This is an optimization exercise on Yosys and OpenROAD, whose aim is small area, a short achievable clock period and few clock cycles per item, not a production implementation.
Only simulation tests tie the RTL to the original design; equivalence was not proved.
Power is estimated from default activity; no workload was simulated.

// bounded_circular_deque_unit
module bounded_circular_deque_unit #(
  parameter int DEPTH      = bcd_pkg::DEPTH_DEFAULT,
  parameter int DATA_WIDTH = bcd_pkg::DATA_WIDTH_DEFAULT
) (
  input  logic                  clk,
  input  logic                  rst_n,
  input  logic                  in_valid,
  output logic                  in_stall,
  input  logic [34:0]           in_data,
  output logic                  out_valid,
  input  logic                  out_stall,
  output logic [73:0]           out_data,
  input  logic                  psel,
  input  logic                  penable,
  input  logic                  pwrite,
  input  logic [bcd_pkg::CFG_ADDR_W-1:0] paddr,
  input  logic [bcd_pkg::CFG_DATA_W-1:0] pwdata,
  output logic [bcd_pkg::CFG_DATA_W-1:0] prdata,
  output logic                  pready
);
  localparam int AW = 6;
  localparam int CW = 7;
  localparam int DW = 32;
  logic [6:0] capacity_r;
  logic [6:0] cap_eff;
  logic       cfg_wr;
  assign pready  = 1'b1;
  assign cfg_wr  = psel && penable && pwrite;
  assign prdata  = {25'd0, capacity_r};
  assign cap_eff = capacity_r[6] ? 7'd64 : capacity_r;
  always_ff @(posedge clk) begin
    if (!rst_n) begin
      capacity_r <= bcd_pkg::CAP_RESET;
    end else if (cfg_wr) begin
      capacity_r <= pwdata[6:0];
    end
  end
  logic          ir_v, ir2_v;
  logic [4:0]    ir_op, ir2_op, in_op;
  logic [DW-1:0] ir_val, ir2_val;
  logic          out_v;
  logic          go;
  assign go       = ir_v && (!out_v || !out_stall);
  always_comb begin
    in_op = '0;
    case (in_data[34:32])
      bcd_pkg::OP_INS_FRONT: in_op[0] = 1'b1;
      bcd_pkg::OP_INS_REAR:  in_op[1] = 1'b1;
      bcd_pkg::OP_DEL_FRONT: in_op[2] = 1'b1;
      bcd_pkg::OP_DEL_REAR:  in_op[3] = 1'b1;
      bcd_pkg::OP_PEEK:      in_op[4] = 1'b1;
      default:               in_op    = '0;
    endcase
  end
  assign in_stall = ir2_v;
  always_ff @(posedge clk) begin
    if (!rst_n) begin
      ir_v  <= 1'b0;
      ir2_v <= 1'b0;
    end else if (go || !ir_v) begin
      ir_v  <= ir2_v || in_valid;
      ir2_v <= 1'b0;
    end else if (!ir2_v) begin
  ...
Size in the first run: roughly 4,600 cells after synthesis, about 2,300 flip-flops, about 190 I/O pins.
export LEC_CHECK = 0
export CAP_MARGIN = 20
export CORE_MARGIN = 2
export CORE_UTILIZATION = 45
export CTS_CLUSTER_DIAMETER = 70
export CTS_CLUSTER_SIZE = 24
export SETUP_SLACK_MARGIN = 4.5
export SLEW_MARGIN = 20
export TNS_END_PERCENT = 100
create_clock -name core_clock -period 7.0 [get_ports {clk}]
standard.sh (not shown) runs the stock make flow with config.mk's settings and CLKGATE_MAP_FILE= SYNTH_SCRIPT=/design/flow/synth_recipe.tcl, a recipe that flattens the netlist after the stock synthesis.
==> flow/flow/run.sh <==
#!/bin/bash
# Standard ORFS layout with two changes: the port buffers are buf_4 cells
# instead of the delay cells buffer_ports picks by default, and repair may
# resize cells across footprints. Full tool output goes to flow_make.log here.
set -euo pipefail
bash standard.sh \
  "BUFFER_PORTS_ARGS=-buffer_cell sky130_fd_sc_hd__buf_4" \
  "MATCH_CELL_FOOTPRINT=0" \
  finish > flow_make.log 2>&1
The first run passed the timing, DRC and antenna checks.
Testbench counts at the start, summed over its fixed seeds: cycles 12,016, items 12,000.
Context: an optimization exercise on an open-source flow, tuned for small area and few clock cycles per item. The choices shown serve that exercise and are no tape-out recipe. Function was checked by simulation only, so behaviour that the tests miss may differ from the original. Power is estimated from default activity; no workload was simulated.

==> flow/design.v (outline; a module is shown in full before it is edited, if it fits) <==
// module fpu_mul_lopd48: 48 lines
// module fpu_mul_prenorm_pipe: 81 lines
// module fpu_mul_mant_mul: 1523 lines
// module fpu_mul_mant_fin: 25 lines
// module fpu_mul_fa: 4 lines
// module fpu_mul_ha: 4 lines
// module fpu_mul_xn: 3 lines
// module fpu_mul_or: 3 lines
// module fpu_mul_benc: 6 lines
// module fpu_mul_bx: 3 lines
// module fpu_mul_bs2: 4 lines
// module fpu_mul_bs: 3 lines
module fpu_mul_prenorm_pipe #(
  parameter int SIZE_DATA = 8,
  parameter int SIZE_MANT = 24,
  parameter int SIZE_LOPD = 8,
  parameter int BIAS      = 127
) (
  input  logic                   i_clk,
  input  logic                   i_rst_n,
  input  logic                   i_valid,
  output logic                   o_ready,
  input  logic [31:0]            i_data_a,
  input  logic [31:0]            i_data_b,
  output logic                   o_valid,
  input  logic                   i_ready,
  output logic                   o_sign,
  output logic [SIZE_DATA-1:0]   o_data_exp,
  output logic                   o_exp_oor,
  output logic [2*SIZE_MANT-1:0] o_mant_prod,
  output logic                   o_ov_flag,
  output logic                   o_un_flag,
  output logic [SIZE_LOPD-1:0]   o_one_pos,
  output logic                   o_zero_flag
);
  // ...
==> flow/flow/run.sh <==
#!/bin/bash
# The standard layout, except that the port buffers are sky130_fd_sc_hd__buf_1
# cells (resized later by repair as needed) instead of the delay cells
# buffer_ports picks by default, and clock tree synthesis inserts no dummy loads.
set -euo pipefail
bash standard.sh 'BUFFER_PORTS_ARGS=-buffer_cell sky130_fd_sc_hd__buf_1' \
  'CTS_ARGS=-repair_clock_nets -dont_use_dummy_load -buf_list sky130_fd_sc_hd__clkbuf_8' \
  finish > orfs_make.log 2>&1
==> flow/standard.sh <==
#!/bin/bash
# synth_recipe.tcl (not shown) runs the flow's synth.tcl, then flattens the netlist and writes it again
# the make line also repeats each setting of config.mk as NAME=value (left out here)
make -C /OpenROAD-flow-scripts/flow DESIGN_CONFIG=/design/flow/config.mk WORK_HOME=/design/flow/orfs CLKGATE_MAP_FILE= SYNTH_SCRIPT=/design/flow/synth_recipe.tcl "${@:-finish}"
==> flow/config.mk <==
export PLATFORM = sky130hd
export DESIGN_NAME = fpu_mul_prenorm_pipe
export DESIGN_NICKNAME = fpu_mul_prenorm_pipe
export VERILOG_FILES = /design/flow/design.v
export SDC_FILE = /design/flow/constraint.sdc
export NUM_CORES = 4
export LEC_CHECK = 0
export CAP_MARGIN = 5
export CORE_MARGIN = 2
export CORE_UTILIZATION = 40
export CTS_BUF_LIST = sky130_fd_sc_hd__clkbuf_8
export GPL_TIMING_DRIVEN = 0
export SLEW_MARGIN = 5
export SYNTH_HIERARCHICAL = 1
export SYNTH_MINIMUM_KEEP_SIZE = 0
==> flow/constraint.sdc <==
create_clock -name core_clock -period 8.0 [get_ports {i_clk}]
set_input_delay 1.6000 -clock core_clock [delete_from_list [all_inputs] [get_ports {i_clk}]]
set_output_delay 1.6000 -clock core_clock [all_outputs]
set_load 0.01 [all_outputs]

# What is needed
After locating the line holding "fpu_mul_xn: 3 lines" above, output exactly that line and every line after it through the line holding "# cells (resized". Include nothing else.

# Answer for this exercise
// module fpu_mul_xn: 3 lines
// module fpu_mul_or: 3 lines
// module fpu_mul_benc: 6 lines
// module fpu_mul_bx: 3 lines
// module fpu_mul_bs2: 4 lines
// module fpu_mul_bs: 3 lines
module fpu_mul_prenorm_pipe #(
  parameter int SIZE_DATA = 8,
  parameter int SIZE_MANT = 24,
  parameter int SIZE_LOPD = 8,
  parameter int BIAS      = 127
) (
  input  logic                   i_clk,
  input  logic                   i_rst_n,
  input  logic                   i_valid,
  output logic                   o_ready,
  input  logic [31:0]            i_data_a,
  input  logic [31:0]            i_data_b,
  output logic                   o_valid,
  input  logic                   i_ready,
  output logic                   o_sign,
  output logic [SIZE_DATA-1:0]   o_data_exp,
  output logic                   o_exp_oor,
  output logic [2*SIZE_MANT-1:0] o_mant_prod,
  output logic                   o_ov_flag,
  output logic                   o_un_flag,
  output logic [SIZE_LOPD-1:0]   o_one_pos,
  output logic                   o_zero_flag
);
  // ...
==> flow/flow/run.sh <==
#!/bin/bash
# The standard layout, except that the port buffers are sky130_fd_sc_hd__buf_1
# cells (resized later by repair as needed) instead of the delay cells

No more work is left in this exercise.